Work to complete ▸
Below are several entries. Transcribe exactly those lines that fall from the one with "assign clr = ~en;" through the one with "nq[0] = ~(en & ~(q[9] ^ q[6]));", end lines included.

### The records

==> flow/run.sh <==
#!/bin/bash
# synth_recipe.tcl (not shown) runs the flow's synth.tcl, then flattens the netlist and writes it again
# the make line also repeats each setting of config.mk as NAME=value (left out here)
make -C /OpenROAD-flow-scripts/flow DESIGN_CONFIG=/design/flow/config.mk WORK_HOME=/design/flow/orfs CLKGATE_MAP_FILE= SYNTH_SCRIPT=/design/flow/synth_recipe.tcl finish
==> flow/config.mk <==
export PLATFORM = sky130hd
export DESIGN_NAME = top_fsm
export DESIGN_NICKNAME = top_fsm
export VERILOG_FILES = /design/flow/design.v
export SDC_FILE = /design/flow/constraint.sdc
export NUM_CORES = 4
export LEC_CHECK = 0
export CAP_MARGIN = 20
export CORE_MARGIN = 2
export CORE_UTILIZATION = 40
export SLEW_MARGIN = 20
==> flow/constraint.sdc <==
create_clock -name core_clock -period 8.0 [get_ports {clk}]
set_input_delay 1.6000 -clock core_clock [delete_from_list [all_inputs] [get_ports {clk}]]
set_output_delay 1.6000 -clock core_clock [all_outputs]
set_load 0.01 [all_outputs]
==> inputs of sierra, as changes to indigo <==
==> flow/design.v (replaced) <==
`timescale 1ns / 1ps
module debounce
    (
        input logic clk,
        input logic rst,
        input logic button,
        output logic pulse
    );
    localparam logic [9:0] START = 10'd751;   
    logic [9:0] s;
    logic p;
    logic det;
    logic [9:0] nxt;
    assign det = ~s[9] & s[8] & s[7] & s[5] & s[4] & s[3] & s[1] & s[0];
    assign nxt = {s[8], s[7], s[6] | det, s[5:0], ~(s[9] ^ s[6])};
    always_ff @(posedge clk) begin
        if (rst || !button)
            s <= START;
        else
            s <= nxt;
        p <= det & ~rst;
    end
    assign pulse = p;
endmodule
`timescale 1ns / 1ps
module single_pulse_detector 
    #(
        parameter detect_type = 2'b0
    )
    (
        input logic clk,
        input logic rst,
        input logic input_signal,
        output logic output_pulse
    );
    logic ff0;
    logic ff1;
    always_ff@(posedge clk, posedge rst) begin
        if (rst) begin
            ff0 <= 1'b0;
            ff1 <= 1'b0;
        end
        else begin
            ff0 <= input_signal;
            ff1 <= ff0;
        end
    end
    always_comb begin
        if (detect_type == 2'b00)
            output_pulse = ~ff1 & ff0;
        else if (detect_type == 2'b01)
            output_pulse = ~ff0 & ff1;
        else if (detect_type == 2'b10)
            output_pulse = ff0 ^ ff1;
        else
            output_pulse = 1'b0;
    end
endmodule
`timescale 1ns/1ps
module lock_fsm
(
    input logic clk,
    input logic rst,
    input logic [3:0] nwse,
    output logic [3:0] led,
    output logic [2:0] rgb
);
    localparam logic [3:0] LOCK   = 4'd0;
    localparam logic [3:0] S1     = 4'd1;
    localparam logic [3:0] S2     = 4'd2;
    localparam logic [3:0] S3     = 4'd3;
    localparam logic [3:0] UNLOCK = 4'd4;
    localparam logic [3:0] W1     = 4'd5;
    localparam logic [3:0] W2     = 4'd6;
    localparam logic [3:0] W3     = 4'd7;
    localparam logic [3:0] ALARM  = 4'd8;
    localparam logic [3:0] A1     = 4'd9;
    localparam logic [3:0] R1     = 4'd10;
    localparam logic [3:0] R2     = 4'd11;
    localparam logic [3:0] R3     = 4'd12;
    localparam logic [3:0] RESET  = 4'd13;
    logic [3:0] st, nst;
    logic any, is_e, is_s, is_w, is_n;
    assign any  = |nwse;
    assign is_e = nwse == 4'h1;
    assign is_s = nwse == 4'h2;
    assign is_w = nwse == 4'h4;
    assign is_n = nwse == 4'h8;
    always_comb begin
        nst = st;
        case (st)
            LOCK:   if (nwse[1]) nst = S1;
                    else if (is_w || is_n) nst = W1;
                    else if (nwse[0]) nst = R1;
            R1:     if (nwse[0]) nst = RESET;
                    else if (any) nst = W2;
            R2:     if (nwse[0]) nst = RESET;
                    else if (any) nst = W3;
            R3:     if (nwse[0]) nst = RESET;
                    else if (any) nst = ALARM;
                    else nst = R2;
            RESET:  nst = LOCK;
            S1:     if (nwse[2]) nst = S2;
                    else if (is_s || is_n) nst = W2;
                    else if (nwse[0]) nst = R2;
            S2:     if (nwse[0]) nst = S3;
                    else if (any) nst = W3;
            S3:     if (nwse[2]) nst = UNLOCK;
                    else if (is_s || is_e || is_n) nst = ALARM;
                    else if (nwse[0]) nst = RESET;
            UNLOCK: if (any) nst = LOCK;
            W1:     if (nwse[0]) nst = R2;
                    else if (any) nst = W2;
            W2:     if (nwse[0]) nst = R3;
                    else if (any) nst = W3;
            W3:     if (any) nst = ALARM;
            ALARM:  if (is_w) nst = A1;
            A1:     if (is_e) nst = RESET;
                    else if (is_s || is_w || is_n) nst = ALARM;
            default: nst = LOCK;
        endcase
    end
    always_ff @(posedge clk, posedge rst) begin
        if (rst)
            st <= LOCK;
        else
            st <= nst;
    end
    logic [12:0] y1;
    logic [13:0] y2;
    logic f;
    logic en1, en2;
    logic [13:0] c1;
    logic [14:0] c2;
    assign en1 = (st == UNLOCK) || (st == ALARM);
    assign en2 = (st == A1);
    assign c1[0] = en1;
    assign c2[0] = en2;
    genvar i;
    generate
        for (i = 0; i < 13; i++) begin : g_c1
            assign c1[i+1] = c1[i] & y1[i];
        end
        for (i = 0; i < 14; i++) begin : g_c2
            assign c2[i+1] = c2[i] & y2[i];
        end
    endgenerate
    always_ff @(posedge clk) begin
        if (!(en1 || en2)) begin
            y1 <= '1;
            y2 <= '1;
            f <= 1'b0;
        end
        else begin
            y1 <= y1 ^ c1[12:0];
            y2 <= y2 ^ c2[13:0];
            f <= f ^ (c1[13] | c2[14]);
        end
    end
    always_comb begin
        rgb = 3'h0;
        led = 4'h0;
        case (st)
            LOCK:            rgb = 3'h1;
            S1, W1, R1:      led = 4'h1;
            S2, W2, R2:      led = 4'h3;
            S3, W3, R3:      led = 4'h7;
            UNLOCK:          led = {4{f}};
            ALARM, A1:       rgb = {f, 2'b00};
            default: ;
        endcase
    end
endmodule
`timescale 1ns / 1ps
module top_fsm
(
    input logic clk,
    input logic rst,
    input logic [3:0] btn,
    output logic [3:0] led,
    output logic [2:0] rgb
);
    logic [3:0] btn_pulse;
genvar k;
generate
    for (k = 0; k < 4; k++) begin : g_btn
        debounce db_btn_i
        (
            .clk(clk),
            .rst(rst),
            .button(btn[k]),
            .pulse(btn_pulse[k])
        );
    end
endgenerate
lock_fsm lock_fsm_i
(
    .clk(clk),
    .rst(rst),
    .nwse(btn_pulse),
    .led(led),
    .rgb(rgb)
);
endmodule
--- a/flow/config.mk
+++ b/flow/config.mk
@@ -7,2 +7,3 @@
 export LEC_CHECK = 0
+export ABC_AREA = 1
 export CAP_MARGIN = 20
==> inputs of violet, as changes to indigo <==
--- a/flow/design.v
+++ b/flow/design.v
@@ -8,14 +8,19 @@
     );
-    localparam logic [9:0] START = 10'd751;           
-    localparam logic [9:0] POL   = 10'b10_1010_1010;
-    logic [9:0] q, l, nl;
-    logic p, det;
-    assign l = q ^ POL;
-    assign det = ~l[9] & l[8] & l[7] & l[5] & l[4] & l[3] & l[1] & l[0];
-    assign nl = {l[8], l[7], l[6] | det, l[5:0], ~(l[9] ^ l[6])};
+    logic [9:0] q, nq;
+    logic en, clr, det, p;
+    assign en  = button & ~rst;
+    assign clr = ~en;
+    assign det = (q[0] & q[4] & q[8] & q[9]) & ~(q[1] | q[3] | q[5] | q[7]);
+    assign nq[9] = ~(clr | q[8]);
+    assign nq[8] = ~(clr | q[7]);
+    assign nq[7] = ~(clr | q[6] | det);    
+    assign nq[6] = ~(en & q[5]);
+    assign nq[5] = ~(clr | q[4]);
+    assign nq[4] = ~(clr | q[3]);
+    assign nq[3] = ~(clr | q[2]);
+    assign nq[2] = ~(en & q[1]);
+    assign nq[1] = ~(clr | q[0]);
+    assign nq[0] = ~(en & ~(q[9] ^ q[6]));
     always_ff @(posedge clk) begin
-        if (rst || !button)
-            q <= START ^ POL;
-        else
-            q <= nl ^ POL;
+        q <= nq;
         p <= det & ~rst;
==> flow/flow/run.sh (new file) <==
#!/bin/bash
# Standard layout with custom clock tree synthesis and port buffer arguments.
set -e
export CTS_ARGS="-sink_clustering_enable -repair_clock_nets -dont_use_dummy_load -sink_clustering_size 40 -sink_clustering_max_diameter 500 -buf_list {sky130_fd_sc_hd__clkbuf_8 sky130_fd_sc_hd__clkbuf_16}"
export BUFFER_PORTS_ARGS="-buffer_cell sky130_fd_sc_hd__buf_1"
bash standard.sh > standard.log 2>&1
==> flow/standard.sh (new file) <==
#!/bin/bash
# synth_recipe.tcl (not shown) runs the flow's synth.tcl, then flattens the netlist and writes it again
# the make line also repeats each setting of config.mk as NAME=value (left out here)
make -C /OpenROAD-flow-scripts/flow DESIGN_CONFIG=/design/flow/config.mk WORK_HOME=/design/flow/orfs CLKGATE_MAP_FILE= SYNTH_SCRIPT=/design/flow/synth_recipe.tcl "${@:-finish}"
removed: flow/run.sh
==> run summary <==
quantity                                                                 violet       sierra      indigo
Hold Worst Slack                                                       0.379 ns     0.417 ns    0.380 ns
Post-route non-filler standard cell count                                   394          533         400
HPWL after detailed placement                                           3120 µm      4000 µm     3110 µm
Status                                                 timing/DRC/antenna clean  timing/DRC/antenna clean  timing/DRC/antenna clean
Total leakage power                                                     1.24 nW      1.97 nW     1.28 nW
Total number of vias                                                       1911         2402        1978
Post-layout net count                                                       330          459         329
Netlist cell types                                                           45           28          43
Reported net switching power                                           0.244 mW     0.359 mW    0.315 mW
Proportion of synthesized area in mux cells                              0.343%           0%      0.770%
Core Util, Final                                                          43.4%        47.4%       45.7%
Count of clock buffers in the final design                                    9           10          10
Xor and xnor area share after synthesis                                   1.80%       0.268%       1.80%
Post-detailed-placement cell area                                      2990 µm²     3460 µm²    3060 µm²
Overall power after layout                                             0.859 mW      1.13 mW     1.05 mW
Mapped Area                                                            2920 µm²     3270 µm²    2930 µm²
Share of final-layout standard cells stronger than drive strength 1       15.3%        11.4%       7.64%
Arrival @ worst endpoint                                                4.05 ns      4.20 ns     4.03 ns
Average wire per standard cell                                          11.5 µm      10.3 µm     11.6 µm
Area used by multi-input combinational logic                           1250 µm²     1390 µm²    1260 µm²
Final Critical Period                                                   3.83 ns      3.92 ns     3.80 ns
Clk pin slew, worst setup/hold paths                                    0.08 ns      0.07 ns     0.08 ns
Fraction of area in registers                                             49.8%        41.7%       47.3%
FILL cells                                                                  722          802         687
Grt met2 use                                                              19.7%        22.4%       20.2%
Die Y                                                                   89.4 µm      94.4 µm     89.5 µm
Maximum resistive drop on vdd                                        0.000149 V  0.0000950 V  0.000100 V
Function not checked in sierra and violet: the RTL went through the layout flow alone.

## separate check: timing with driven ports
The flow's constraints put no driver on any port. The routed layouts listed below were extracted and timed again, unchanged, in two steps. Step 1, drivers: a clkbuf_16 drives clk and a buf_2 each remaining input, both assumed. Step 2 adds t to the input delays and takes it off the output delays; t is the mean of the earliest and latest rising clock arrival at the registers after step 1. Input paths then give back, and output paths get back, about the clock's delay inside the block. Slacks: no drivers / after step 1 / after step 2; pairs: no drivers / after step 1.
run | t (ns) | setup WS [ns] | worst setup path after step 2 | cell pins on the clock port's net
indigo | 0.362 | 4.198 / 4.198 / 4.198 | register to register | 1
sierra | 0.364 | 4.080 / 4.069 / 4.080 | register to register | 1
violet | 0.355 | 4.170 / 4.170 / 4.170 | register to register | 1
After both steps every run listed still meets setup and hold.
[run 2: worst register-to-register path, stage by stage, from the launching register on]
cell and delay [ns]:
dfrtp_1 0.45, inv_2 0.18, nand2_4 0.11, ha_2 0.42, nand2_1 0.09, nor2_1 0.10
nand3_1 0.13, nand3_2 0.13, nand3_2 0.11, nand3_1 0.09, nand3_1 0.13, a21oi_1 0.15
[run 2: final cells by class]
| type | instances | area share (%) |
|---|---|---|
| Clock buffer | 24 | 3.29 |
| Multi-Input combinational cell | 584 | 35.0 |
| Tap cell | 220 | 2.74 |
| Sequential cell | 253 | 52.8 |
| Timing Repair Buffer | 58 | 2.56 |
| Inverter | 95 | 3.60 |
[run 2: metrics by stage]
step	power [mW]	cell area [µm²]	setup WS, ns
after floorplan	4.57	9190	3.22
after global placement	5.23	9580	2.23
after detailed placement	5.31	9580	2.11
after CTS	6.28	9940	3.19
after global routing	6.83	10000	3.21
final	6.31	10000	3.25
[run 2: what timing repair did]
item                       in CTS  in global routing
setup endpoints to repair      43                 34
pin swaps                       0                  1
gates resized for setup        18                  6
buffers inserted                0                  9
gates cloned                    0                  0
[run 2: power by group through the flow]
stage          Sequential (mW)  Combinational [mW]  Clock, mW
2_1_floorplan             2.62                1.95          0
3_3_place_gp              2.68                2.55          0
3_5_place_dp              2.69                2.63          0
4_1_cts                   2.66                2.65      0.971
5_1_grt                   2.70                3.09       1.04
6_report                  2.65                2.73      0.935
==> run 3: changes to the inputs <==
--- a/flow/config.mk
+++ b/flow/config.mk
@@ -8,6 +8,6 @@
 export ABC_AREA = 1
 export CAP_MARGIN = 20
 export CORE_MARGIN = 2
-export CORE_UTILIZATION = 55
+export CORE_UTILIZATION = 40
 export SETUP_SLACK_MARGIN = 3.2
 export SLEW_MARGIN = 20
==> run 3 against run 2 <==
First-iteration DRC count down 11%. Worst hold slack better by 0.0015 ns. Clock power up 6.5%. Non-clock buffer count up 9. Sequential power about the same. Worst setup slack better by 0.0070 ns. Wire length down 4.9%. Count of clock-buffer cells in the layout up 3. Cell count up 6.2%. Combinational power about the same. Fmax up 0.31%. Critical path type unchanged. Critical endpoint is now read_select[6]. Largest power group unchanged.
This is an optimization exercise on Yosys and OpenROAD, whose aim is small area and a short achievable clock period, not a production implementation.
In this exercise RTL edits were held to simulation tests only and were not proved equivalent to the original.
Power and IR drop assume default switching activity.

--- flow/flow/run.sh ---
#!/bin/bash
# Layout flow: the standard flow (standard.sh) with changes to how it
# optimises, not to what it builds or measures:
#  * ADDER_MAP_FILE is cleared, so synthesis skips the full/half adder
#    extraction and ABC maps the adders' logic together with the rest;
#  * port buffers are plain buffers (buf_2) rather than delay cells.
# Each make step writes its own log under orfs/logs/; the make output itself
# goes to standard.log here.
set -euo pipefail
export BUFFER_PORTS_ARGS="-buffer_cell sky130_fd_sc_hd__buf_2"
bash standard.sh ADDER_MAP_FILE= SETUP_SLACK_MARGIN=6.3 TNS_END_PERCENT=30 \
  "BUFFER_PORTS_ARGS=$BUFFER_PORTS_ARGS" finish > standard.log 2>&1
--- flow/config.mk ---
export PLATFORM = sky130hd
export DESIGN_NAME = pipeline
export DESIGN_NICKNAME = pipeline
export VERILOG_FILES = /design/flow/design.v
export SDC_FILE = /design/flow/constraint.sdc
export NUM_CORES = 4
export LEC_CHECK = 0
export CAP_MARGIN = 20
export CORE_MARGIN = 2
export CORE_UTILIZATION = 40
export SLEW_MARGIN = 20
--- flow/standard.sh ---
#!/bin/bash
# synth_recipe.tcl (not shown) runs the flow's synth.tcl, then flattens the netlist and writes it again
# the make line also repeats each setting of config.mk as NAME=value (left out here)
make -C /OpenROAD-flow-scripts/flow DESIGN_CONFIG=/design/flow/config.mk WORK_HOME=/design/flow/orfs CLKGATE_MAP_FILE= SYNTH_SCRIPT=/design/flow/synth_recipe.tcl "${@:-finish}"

######

Answer box ▸
+    assign clr = ~en;
+    assign det = (q[0] & q[4] & q[8] & q[9]) & ~(q[1] | q[3] | q[5] | q[7]);
+    assign nq[9] = ~(clr | q[8]);
+    assign nq[8] = ~(clr | q[7]);
+    assign nq[7] = ~(clr | q[6] | det);    
+    assign nq[6] = ~(en & q[5]);
+    assign nq[5] = ~(clr | q[4]);
+    assign nq[4] = ~(clr | q[3]);
+    assign nq[3] = ~(clr | q[2]);
+    assign nq[2] = ~(en & q[1]);
+    assign nq[1] = ~(clr | q[0]);
+    assign nq[0] = ~(en & ~(q[9] ^ q[6]));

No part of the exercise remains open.